Stored data:
⟨

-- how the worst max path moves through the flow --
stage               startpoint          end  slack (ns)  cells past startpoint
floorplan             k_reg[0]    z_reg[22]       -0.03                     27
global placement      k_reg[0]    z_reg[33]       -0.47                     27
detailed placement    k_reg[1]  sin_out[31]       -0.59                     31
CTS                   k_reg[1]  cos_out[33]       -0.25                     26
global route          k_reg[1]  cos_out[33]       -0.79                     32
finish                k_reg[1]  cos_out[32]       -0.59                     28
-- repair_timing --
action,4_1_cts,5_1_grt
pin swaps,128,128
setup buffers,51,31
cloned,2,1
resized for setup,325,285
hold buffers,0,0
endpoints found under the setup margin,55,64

⟩

Whenever the word "global" shows up in a line above, copy that line.

global placement      k_reg[0]    z_reg[33]       -0.47                     27
global route          k_reg[1]  cos_out[33]       -0.79                     32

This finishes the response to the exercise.